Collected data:
===== config.mk =====
export PLATFORM = sky130hd
export DESIGN_NAME = mem_arbiter
export DESIGN_NICKNAME = d
export VERILOG_FILES = /design/src/rtl/mem_arbiter.sv
export SDC_FILE = /design/constraint.sdc
export NUM_CORES = 1
export LEC_CHECK = 0
export BUFFER_PORTS_ARGS = -buffer_cell sky130_fd_sc_hd__buf_4
export CAP_MARGIN = 10
export CELL_PAD_IN_SITES_DETAIL_PLACEMENT = 0
export CELL_PAD_IN_SITES_GLOBAL_PLACEMENT = 1
export CORE_MARGIN = 2
export CORE_UTILIZATION = 37
export CTS_CLUSTER_DIAMETER = 200
export CTS_CLUSTER_SIZE = 40
export DETAILED_ROUTE_END_ITERATION = 8
export MAX_ROUTING_LAYER = met4
export PLACE_DENSITY_LB_ADDON = 0.1
export REMOVE_ABC_BUFFERS = 1
export SYNTH_ARGS = -nofsm -noshare
export SYNTH_HDL_FRONTEND = slang
export SYNTH_SLANG_ARGS = --single-unit

===== constraint.sdc =====
create_clock -name clk -period 5.27 [get_ports clk]
set_clock_uncertainty 0.1 [all_clocks]
set_input_delay 1.054 -clock clk [delete_from_list [all_inputs] [get_ports clk]]
set_output_delay 1.054 -clock clk [all_outputs]
set_load 0.02 [all_outputs]

===== src/rtl/mem_arbiter.sv =====
// mem_arbiter: two-port round-robin front end for the SDRAM controller
// with top-priority auto-refresh, busy handshake and a WAIT watchdog.
module mem_arbiter #(
  parameter int REFRESH_INTERVAL = 780,
  parameter int WAIT_TIMEOUT     = 15
) (
  input  logic        clk,
  input  logic        resetn,
  input  logic        p0_req,
  input  logic        p0_we,
  input  logic [22:0] p0_addr,
  input  logic [31:0] p0_wdata,
  input  logic [3:0]  p0_mask,
  output logic        p0_ack,
  output logic [31:0] p0_rdata,
  input  logic        p1_req,
  input  logic        p1_we,
  input  logic [22:0] p1_addr,
  input  logic [31:0] p1_wdata,
  input  logic [3:0]  p1_mask,
  output logic        p1_ack,
  output logic [31:0] p1_rdata,
  output logic        mc_read_a,
  output logic        mc_read_b,
  output logic        mc_write,
  output logic        mc_refresh,
  output logic [22:0] mc_addr,
  output logic [31:0] mc_din,
  output logic [3:0]  mc_mask,
  input  logic [31:0] mc_dout_a,
  input  logic [31:0] mc_dout_b,
  input  logic        mc_busy,
  input  logic        mc_initialized,
  output logic        timeout_err,
  output logic        refresh_missed
);

  typedef enum logic [1:0] {
    IDLE,
    ISSUE,
    WAIT,
    DONE
  } state_t;

  localparam int RW = $clog2(REFRESH_INTERVAL);
  localparam int TW = $clog2(WAIT_TIMEOUT + 1);

  state_t        state;
  logic [RW-1:0] rcnt;
  logic [TW-1:0] wcnt;
  logic          pending;
  logic          last;
  logic          job_ref;
  logic          job_port;
  logic          job_rd;
  logic          wrap;
  logic          gnt_ref;
  logic          gnt0;
  logic          gnt1;
  logic          wait_end;

  assign wrap     = rcnt == RW'(REFRESH_INTERVAL - 1);
  assign wait_end = !mc_busy || (wcnt == TW'(WAIT_TIMEOUT));

  // grant decision: refresh first, then single requester, else the port not served last
  always_comb begin
    gnt_ref = 1'b0;
    gnt0    = 1'b0;
    gnt1    = 1'b0;
    if (state == IDLE && mc_initialized && !mc_busy) begin
      unique case (1'b1)
        pending: gnt_ref = 1'b1;
        !pending && p0_req && p1_req: begin
          gnt0 = last;
          gnt1 = !last;
        end
        !pending && p0_req && !p1_req: gnt0 = 1'b1;
        !pending && !p0_req && p1_req: gnt1 = 1'b1;
        default: ;
      endcase
    end
  end

  // refresh interval timer; pending is consumed by a refresh grant
  always_ff @(posedge clk or negedge resetn) begin
    if (!resetn) begin
      rcnt           <= '0;
      pending        <= 1'b0;
      refresh_missed <= 1'b0;
    end else begin
      rcnt <= wrap ? '0 : rcnt + 1'b1;
      if (wrap) begin
        pending <= 1'b1;
        if (pending) refresh_missed <= 1'b1;
      end else if (gnt_ref) begin
        pending <= 1'b0;
      end
    end
  end

  // job sequencer: IDLE -> ISSUE -> WAIT -> DONE, refresh returns from WAIT
  always_ff @(posedge clk or negedge resetn) begin
    if (!resetn) begin
      state       <= IDLE;
      last        <= 1'b0;
      job_ref     <= 1'b0;
      job_port    <= 1'b0;
      job_rd      <= 1'b0;
      wcnt        <= '0;
      mc_read_a   <= 1'b0;
      mc_read_b   <= 1'b0;
      mc_write    <= 1'b0;
      mc_refresh  <= 1'b0;
      mc_addr     <= '0;
      mc_din      <= '0;
      mc_mask     <= '0;
      p0_ack      <= 1'b0;
      p1_ack      <= 1'b0;
      p0_rdata    <= '0;
      p1_rdata    <= '0;
      timeout_err <= 1'b0;
    end else begin
      unique case (state)
        IDLE: begin
          if (gnt_ref || gnt0 || gnt1) begin
            state      <= ISSUE;
            job_ref    <= gnt_ref;
            job_port   <= gnt1;
            job_rd     <= (gnt0 && !p0_we) || (gnt1 && !p1_we);
            mc_refresh <= gnt_ref;
            mc_read_a  <= gnt0 && !p0_we;
            mc_read_b  <= gnt1 && !p1_we;
            mc_write   <= (gnt0 && p0_we) || (gnt1 && p1_we);
            if (!gnt_ref) last <= gnt1;
            if (gnt0) begin
              mc_addr <= p0_addr;
              mc_din  <= p0_wdata;
              mc_mask <= p0_mask;
            end else if (gnt1) begin
              mc_addr <= p1_addr;
              mc_din  <= p1_wdata;
              mc_mask <= p1_mask;
            end else begin
              mc_addr <= '0;
              mc_din  <= '0;
              mc_mask <= '0;
            end
          end
        end
        ISSUE: begin
          mc_read_a  <= 1'b0;
          mc_read_b  <= 1'b0;
          mc_write   <= 1'b0;
          mc_refresh <= 1'b0;
          wcnt       <= '0;
          state      <= WAIT;
        end
        WAIT: begin
          wcnt <= wcnt + 1'b1;
          if (mc_busy && wcnt == TW'(WAIT_TIMEOUT)) timeout_err <= 1'b1;
          if (!mc_busy && job_rd && !job_port) p0_rdata <= mc_dout_a;
          if (!mc_busy && job_rd && job_port) p1_rdata <= mc_dout_b;
          if (wait_end) begin
            if (job_ref) begin
              state <= IDLE;
            end else begin
              state  <= DONE;
              p0_ack <= !job_port;
              p1_ack <= job_port;
            end
          end
        end
        DONE: begin
          p0_ack <= 1'b0;
          p1_ack <= 1'b0;
          state  <= IDLE;
        end
        default: state <= IDLE;
      endcase
    end
  end

endmodule


Yosys cells after proc, flatten, opt, wreduce, memory -nomap -nowiden
Cells that the tools add are included.

Bits in registers: 152. Output and inout bits: 131.

Add/subtract/negate cells: 2. Eq/ne operators: 8. Muxes and demuxes: 34. Bitwise gates (word level): 1. Reduce and logical (&&, ||, !) cells: 42.

Operators by type and width (count): 2-to-1 mux 32 bit (2); 2-to-1 mux 23 bit (2); one-hot mux 1 bit (2 select lines) (8); logical AND 1 bit (15); 2-to-1 mux 1 bit (14); AND reduction 2 bit (7); adder 10 x 1 -> 10 bit, second input constant (1); equality test 10 bit, second input constant (1); 2-to-1 mux 10 bit (1); logical NOT 1 bit (8); 2-to-1 mux 4 bit (2); one-hot mux 2 bit (4 select lines) (1); one-hot mux 4 bit (2 select lines) (1); nonzero test 2 bit (4); 2-to-1 mux 2 bit (3); AND reduction 3 bit (2); logical OR 1 bit (5); adder 4 x 1 -> 4 bit, second input constant (1); equality test 2 bit, second input constant (2); equality test 4 bit, second input constant (1); inequality test 2 bit, second input constant (2); equality test 2 x 1 -> 1 bit, second input constant (1); logical NOT 2 bit (1); inequality test 2 x 1 -> 1 bit, second input constant (1); inverter 1 bit (1).

Longest topological paths before layout
Gate-level depths: netlist (run 1).

Depth after elaboration: 9. Depth in mapped cells: 7.

Least setup slack after synthesis (run 1)
OpenSTA, ideal clock, no wires.

Path type: in2reg. From: input mc_busy. To: register p0_rdata[10]. Setup time: 0.125 ns. Data arrival time: 1.972 ns. Required time: 5.045 ns. Path slack: 3.074 ns. Stages: 4. Path through: nor4bb_1 > clkbuf_2 > buf_4 > mux2_2.

Word-level cells in the longest chain between the ends: 4.

Ends and longest elaborated chain: from (decl) (RTL line 32) `input logic mc_busy,`; logical NOT 1 bit (RTL line 161) `if (!mc_busy && job_rd && !job_port) p0_rdata <= mc_dout_a;`; logical AND 1 bit (2 in series) (RTL line 161); AND reduction 2 bit (no line); to (signal assigned) (RTL line 161); to (decl) (RTL line 15) `output logic [31:0] p0_rdata,`.

No other way between the ends. A chain may end at the register's enable or synchronous reset.

Worst setup path after layout (run 1)
From: input p1_req. To: register mc_din[28].

Word-level cells in the longest chain between the ends: 7. Elaborated cells between the ends (all ways): 13. Classes of those cells: 6 x mux; 7 x reduce/logical.

Ends and longest elaborated chain: from (decl) (RTL line 16) `input logic p1_req,`; logical NOT 1 bit (RTL line 77) `!pending && p0_req && !p1_req: gnt0 = 1'b1;`; logical AND 1 bit (RTL line 77); one-hot mux 1 bit (2 select lines) (RTL line 71) `unique case (1'b1)`; 2-to-1 mux 1 bit (RTL line 70) `if (state == IDLE && mc_initialized && !mc_busy) begin`; logical OR 1 bit (2 in series) (RTL line 125) `if (gnt_ref || gnt0 || gnt1) begin`; AND reduction 2 bit (no line); to (signal assigned) (RTL line 137) `mc_din <= p0_wdata;`; to (signal assigned) (RTL line 141) `mc_din <= p1_wdata;`; to (decl) (RTL line 28) `output logic [31:0] mc_din,`.

Parallel ways exist; a longest one is shown, timed or not.

==> results of run 1 <==
metrics by stage:
stage                     power [mW]  cell area (µm²)  std cells
after floorplan                2.933             6260        508
after global placement         3.910             9016       1059
after detailed placement       3.957             9016       1059
after CTS                      5.268             9653       1091
after global routing           5.518             9653       1091
final                          5.204             9653       1091
layout make-up:
cell class / count / area [µm²] / area share [%]
Timing Repair Buffer: 326 / 2451 / 25.39
Clock inverter: 14 / 197.7 / 2.048
Tap cell: 225 / 281.5 / 2.916
Inverter: 8 / 30.03 / 0.3111
Clock buffer: 18 / 439.2 / 4.550
Multi-Input combinational cell: 348 / 2450 / 25.38
Sequential cell: 152 / 3804 / 39.40
worst reg2reg max path, cell delays in order, from the launching register on:
cell     delay [ns]
dfrtp_1        0.41
inv_1          0.10
ha_1           0.31
and3b_2        0.30
o31ai_4        0.09
buf_4          0.59
nand2_1        0.15
o21ai_1        0.10
where the power goes:
| group | switching [mW] | leakage [nW] | internal, mW |
|---|---|---|---|
| clock | 0.484 | 0.306 | 0.808 |
| combinational | 1.12 | 2.58 | 0.942 |
| sequential | 0.252 | 1.96 | 1.59 |
| total | 1.86 | 4.85 | 3.34 |
layout by cell type (no fill, tap or decap), types with 4 or more instances in the layout:
cell	count
o21ai_1	59
nor2_1	10
clkinv_4	5
bufinv_16	4
nand3_1	14
nand2b_1	4
nand2_1	69
a22oi_1	60
ha_1	7
dfrtp_1	152
xnor2_1	6
mux2_2	62
clkbuf_16	17
o21ai_0	12
inv_1	8
buf_4	325
final timing paths:
path / to / slack (ns) / cells past startpoint
worst max-delay path: mc_din[28] / 2.82 / 5
worst min-delay path: refresh_missed / 0.36 / 1
worst max register to register: mc_din[18] / 3.03 / 7
worst min register to register: refresh_missed / 0.36 / 1
max in group asynchronous: mc_din[7] / 3.47 / 2
min in group asynchronous: p0_rdata[18] / 0.56 / 1
Yosys cell counts, types with 2 or more instances:
library cell	instances	area, µm²
a22oi_1	60	450.4
buf_2	18	90.09
dfrtp_1	152	3804
buf_4	3	22.52
a31oi_1	3	18.77
o21ai_1	59	295.3
xor2_1	2	17.52
mux2_1	2	22.52
nand2b_1	4	25.02
a22o_1	3	26.28
clkbuf_2	2	10.01
a21o_1	3	22.52
and2_4	2	17.52
a21oi_1	3	15.01
xnor2_1	6	52.55
o21ai_0	12	60.06
ha_1	7	87.58
nor2_1	10	37.54
or3_1	3	18.77
nand2_1	69	259.0
clkbuf_1	9	33.78
inv_1	8	30.03
nand3_1	14	70.07
and2_1	3	18.77
buf_6	2	22.52
mux2_2	62	698.2
sequential cells by signal, indices dropped and copies added, names as in the netlist:
signal          count
job_port            1
job_rd              1
job_ref             1
last                1
mc_addr            23
mc_din             32
mc_mask             4
mc_read_a           1
mc_read_b           1
mc_refresh          1
mc_write            1
p0_ack              1
p0_rdata           32
p1_ack              1
p1_rdata           32
pending             1
rcnt               10
refresh_missed      1
state               2
timeout_err         1
wcnt                4
kinds of logic (layout without fill, tap and decap cells):
kind of cell               count (synthesis)  count (layout)
DFF                                      152             152
AOI/OAI and AO/OA                        148             148
and+or+nand+nor                          121             121
muxes                                     64              64
buffers and inverters                     42             366
xor gates and xnor gates                   8               8
adders and majority gates                  7               7
layer usage:
metal	GRT usage (%)	part of all wire, %	vias to the layer above
met2	34.37	50	224
li1	-	-	2559
met3	5.406	8.1	23
met1	24.27	40	2648
met5	-	0	-
met4	6.539	1.6	0
==> impl_metrics.py, run 1 <==
metrics = {
    "cts": {
        "clockBufferDepth": 2,
        "insertion_delay_ns": 0.41,
        "cts-htree-levels": 4,
        "clk_pin_slew_ns": 0.06,
        "post_cts_resized": 0,
        "cts_buffers": 17,
        "cts_root_buf": "clkbuf_16",
        "post_cts_buffers": 0,
        "cts.hold.buffers_added": 0,
        "cts_tree": "done",
        "numClockSinks": 152,
    },
    "global_routing": {
        "track_usage_pct": 20.54,
        "grt_antenna_before_repair": 0,
        "grt_pass1_wl_um": 28530,
        "grt_max_degree": 77,
        "overflow": 0,
        "grt_pass1_vias": 5478,
    },
    "synth": {
        "synth-simple-area-share_pct": 9.230,
        "synth-main-ff-cell": "dfrtp_1",
        "yosys.area_share.adder_pct": 1.360,
        "synth_mux_area_share_pct": 11.19,
        "synthXorXnorAreaFrac_pct": 1.088,
        "synth_cells": 542,
        "avgSynthCellArea_um2": 11.88,
        "yosysSeqAreaShare_pct": 59.08,
        "synth-async-reset-ratio_pct": 100.0,
        "ys_seq_elements": 152,
        "yosys_warnings": 0,
        "ys_types": 47,
        "synth_edf_count": 0,
        "synth_top_family_by_area": "compound AO/OA/AOI/OAI gates",
        "synth_compound_area_share_pct": 14.81,
        "syn_area_um2": 6439,
    },
    "worst_setup_path": {
        "path_buf_inv": 1,
        "cp_max_fo": 60,
        "worst_path_largest_cell_delay_ns": 0.93,
        "critPathLaunch": "p1_req",
        "crit_path_cell_trace": "buf_4 -> nand2b_1 -> and2_2 -> a22oi_1 -> o21ai_1",
        "path_class": "in -> reg",
        "slowest_stage": "and2_2",
        "arrival_ns": 2.68,
        "critPathCaptureType": "register",
        "regToRegStartpoint": "state[0]",
        "crit_family": "simple AND/OR/NAND/NOR gates",
        "cp.required_ns": 5.50,
        "worstSetupStartpointType": "input pin",
    },
    "routing": {
        "vias": 5454,
        "viasPerCell": 4.999,
        "wire_per_inst_um": 16.97,
        "ant_nets": 0,
        "finalWirelength_um": 18520,
        "first_iter_violations": 308,
        "drc": 0,
        "drt-pass1-iter-count": 4,
    },
    "placed_design": {
        "gp_congestion": 0.8178,
        "place_ws_ns": 2.380,
        "portBuffers": 320,
        "dp_hpwl_um": 13530,
    },
    "status": {
        "status": "finished clean",
    },
    "die": {
        "die_w_um": 135.9,
        "start_util_pct": 37.49,
        "top_level_ports": 321,
        "rows": 48,
        "core_um2": 17180,
        "die_h_um": 135.9,
        "dieArea_um2": 18470,
    },
    "finish": {
        "nFillCells": 1510,
        "drive_gt1_share_pct": 49.77,
        "antenna_cells": 0,
        "area_growth_pct": 49.92,
        "nNetsFinal": 1050,
        "fin_util_pct": 56.20,
    },
    "sta": {
        "hold_slack_ns": 0.3593,
        "slew_headroom_pct": 20.12,
        "timing.fmax_ghz": 0.4078,
        "rsz0062_at_grt": "false",
        "hold_violations": 0,
        "finalSetupViolCount": 0,
        "tightest_slew_ns": 1.198,
        "final.period_utilization_pct": 46.53,
        "period_minus_slack_ns": 2.452,
        "maxSlewViolCount": 0,
        "tns_ns": 0,
        "fin_ws_ns": 2.818,
    },
    "power": {
        "ir_worst_vdd_mv": 0.2466,
        "power.density_nw_per_um2": 539.1,
        "p_leak_nw": 4.847,
    },
    "flow_run": {
        "cap_violations": 0,
    },
    "min_path": {
        "min_from": "refresh_missed",
        "holdCritPathClass": "reg -> reg",
    },
}
Note: power is estimated with default switching activity, not from simulation.
==> run 2: changes to the inputs <==
--- a/config.mk
+++ b/config.mk
@@ -10,7 +10,7 @@
 export CELL_PAD_IN_SITES_DETAIL_PLACEMENT = 0
 export CELL_PAD_IN_SITES_GLOBAL_PLACEMENT = 1
 export CORE_MARGIN = 2
-export CORE_UTILIZATION = 37
+export CORE_UTILIZATION = 34
 export CTS_CLUSTER_DIAMETER = 200
 export CTS_CLUSTER_SIZE = 40
 export DETAILED_ROUTE_END_ITERATION = 8
==> constraint.sdc (replaced) <==
create_clock -name clk -period 2.4 [get_ports clk]
set_clock_uncertainty 0.1 [all_clocks]
set_input_delay 0.48 -clock clk [delete_from_list [all_inputs] [get_ports clk]]
set_output_delay 0.48 -clock clk [all_outputs]
set_load 0.02 [all_outputs]
==> impl_metrics.py, run 2 (synthesis gave the netlist of run 1 again) <==
metrics = {
    "worst_setup_path": {
        "crit_family": "flip-flops",
        "cp_max_fo": 32,
        "path_buf_inv": 2,
        "worstSetupStartpointType": "register",
        "crit_path_cell_trace": "inv_1 -> ha_1 -> nor4bb_4 -> buf_12 -> mux2_2",
        "path_class": "reg -> reg",
        "cp.required_ns": 2.59,
        "worst_path_largest_cell_delay_ns": 0.42,
        "slowest_stage": "dfrtp_1",
        "arrival_ns": 2.27,
        "critPathCaptureType": "register",
    },
    "finish": {
        "top_regs": "mc_din: 32 flops, p0_rdata: 32 flops, p1_rdata: 32 flops",
        "instances_no_fill": 1108,
        "nFillCells": 1664,
        "area_growth_pct": 51.13,
        "final_common_cell": "buf_4",
        "final_cell_area_um2": 9731,
        "multi_input_area_um2": 2450,
        "mostFrequentLayoutCells": "buf_4, dfrtp_1, nand2_1",
        "fin_util_pct": 52.19,
        "regArea_um2": 3804,
        "nNetsFinal": 1058,
        "drive_gt1_share_pct": 49.66,
        "antenna_cells": 0,
    },
    "cts": {
        "cts_tree": "done",
        "numClockSinks": 152,
        "cts_root_buf": "clkbuf_16",
        "clockBufferDepth": 2,
        "cts_buffers": 17,
        "post_cts_buffers": 0,
        "insertion_delay_ns": 0.41,
        "clk_pin_slew_ns": 0.06,
        "post_cts_resized": 0,
        "cts-htree-levels": 4,
    },
    "placed_design": {
        "portBuffers": 320,
        "place_ws_ns": 0.3323,
        "placed_area_um2": 9155,
        "dp.cells": 1075,
        "dp_hpwl_um": 13860,
        "gp_congestion": 0.8154,
    },
    "routing": {
        "ant_nets": 0,
        "drc": 0,
        "drt-pass1-iter-count": 4,
        "wire_per_inst_um": 16.66,
        "vias": 5389,
        "first_iter_violations": 217,
        "viasPerCell": 4.864,
        "finalWirelength_um": 18460,
    },
    "global_routing": {
        "grt_pass1_vias": 5704,
        "grt_antenna_before_repair": 0,
        "overflow": 0,
        "track_usage_pct": 19.01,
        "grt_max_degree": 61,
        "grt_pass1_wl_um": 28880,
    },
    "power": {
        "p_sw_mw": 4.060,
        "comb_power_share_pct": 41.0,
        "p_leak_nw": 4.878,
        "power.density_nw_per_um2": 1152,
        "power.internal_mw": 7.147,
        "swShare_pct": 36.23,
        "ir_worst_vdd_mv": 0.4756,
        "pwr-share-seq_pct": 36.1,
        "p_total_mw": 11.21,
        "p_clk_share_pct": 22.8,
    },
    "die": {
        "dieArea_um2": 20050,
        "die_h_um": 141.6,
        "rows": 50,
        "top_level_ports": 321,
        "die_w_um": 141.6,
        "start_util_pct": 34.54,
        "core_um2": 18640,
    },
    "status": {
        "status": "finished clean",
    },
    "sta": {
        "fin_ws_ns": 0.3197,
        "finalSetupViolCount": 0,
        "maxSlewViolCount": 0,
        "tightest_slew_ns": 0.4880,
        "tns_ns": 0,
        "rsz0062_at_grt": "false",
        "hold_slack_ns": 0.1865,
        "hold_violations": 0,
        "slew_headroom_pct": 67.22,
        "timing.fmax_ghz": 0.4807,
        "period_minus_slack_ns": 2.080,
        "final.period_utilization_pct": 86.68,
    },
    "min_path": {
        "holdCritPathClass": "in -> reg",
    },
    "flow_run": {
        "cap_violations": 0,
    },
}
==> run 2: cell count changes in the layout (fill, tap and decap cells not counted), sizes merged <==
cell	previous run	this run
clkinv	7	6
clkbuf	18	21
buf	326	333
dlygate4sd3	0	1
bufinv	4	2
==> run 2: worst paths after layout <==
path                           startpoint             end  slack, ns  cells past startpoint
max                              state[0]    p0_rdata[15]       0.32                      5
min                          mc_dout_a[6]     p0_rdata[6]       0.19                      2
max reg2reg                      state[0]    p0_rdata[15]       0.32                      5
min reg2reg                refresh_missed  refresh_missed       0.37                      1
max in group asynchronous          resetn    p1_rdata[11]       1.12                      3
min in group asynchronous          resetn     p0_rdata[7]       0.44                      2
==> run 2: area by class of cell <==
cell class / instances / area share [%]
flip-flops and latches: 152 / 39.09
repair buffers: 334 / 26.60
multi-input cells: 348 / 25.18
clock buffers: 21 / 4.526
well taps: 234 / 3.009
clock inverters: 11 / 1.286
inverters: 8 / 0.3086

§ **About this task**:
Word for word, output the lines of the data from its first line through the line where "export LEC_CHECK = 0" appears, and stop there.

§ **Exercise response**:
===== config.mk =====
export PLATFORM = sky130hd
export DESIGN_NAME = mem_arbiter
export DESIGN_NICKNAME = d
export VERILOG_FILES = /design/src/rtl/mem_arbiter.sv
export SDC_FILE = /design/constraint.sdc
export NUM_CORES = 1
export LEC_CHECK = 0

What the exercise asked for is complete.